**Problem details**: Each line containing the string "endpoint" should be copied out of the entries.

**Given data**:

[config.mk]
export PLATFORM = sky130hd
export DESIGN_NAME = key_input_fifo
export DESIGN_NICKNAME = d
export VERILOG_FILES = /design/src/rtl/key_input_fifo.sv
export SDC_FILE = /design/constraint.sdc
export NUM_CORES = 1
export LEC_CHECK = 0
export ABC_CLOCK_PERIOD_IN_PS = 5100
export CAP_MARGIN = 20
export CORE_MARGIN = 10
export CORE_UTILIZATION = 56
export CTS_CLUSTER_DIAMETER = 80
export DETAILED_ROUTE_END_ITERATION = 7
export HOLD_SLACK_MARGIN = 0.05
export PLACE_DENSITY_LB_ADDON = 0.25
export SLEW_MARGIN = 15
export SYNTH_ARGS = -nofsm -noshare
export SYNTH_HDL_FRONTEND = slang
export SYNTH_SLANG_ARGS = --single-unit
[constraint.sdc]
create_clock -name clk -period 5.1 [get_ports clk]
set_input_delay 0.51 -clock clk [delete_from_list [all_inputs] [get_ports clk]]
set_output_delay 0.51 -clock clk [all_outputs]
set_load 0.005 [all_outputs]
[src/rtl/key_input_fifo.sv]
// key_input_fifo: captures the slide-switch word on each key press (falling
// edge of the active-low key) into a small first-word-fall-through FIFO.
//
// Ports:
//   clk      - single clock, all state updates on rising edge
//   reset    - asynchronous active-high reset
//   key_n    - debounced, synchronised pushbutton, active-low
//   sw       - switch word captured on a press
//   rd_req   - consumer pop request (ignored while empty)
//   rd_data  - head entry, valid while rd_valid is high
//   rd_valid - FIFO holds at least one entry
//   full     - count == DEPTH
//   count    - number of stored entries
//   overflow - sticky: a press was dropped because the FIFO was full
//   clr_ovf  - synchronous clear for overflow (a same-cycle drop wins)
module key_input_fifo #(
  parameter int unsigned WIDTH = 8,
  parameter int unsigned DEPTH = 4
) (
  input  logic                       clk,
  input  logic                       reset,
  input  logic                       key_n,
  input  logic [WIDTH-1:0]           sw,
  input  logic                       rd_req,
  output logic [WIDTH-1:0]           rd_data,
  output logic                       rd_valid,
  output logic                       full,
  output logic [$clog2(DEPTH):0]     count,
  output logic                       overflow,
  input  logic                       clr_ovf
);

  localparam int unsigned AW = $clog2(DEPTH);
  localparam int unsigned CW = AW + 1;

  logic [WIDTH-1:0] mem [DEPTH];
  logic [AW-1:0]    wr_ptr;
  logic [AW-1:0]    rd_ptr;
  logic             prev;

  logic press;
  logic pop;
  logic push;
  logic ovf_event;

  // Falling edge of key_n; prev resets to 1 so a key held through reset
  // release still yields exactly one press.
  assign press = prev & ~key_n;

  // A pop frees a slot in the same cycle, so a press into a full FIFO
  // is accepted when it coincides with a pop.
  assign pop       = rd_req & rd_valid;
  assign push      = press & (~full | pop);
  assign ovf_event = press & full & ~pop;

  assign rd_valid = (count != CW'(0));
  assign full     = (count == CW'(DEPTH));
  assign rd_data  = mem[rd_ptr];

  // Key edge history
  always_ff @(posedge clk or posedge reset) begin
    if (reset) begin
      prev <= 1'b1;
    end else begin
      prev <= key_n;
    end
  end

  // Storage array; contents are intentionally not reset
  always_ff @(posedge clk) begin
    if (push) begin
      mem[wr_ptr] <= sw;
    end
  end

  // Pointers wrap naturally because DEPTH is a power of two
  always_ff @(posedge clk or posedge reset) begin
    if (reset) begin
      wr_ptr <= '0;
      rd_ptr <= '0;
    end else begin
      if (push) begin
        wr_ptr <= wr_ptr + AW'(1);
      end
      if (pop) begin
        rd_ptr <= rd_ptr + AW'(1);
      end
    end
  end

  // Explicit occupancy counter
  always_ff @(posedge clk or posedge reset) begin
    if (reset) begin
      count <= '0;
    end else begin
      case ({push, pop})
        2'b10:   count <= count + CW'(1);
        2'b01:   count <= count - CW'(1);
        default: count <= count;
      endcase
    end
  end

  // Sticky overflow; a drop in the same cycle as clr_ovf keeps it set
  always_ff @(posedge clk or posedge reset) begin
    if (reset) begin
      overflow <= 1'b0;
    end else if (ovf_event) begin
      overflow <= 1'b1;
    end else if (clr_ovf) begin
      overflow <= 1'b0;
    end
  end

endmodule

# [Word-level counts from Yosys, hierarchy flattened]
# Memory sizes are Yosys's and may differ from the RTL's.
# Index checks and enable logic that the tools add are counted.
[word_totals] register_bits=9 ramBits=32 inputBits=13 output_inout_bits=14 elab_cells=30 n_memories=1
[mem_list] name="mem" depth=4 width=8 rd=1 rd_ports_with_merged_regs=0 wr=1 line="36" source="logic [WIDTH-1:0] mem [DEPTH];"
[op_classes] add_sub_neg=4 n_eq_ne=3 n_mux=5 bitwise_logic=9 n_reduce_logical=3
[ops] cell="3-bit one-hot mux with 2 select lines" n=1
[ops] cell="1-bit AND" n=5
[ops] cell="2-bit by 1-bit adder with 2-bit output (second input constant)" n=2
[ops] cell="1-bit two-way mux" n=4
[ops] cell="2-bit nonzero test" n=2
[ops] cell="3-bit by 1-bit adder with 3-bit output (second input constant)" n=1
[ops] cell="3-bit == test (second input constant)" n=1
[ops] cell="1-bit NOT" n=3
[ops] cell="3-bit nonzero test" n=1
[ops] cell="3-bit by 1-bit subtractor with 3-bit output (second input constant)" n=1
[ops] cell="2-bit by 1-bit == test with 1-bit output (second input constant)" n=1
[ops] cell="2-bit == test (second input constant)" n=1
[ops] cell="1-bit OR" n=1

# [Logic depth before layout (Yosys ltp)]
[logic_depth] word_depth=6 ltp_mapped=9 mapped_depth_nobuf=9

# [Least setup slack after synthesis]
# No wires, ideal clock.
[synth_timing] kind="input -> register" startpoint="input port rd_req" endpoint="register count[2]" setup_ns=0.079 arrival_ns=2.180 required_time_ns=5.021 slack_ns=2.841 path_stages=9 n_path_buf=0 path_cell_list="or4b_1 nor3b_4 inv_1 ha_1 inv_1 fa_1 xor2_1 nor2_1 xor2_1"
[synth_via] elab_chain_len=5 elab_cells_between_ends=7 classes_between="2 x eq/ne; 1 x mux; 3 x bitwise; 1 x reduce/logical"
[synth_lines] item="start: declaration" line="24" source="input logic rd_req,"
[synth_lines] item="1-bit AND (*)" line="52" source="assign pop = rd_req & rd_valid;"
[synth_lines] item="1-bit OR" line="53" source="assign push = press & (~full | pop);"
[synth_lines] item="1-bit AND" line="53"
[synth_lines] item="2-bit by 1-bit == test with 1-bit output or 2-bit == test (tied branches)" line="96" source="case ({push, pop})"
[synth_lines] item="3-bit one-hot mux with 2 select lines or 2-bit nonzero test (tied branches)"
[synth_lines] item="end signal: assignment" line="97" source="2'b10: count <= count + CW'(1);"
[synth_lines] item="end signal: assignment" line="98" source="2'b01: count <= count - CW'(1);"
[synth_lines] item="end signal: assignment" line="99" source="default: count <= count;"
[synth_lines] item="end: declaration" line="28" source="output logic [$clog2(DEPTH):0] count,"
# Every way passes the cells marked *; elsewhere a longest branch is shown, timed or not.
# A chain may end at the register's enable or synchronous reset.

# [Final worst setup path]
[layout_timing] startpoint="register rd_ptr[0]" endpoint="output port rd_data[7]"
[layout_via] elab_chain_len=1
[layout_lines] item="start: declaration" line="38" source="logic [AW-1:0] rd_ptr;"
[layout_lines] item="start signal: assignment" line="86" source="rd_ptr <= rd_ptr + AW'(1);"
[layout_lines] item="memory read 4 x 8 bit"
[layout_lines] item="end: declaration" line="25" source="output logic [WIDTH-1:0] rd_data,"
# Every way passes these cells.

**Task solution**:
[synth_timing] kind="input -> register" startpoint="input port rd_req" endpoint="register count[2]" setup_ns=0.079 arrival_ns=2.180 required_time_ns=5.021 slack_ns=2.841 path_stages=9 n_path_buf=0 path_cell_list="or4b_1 nor3b_4 inv_1 ha_1 inv_1 fa_1 xor2_1 nor2_1 xor2_1"
[layout_timing] startpoint="register rd_ptr[0]" endpoint="output port rd_data[7]"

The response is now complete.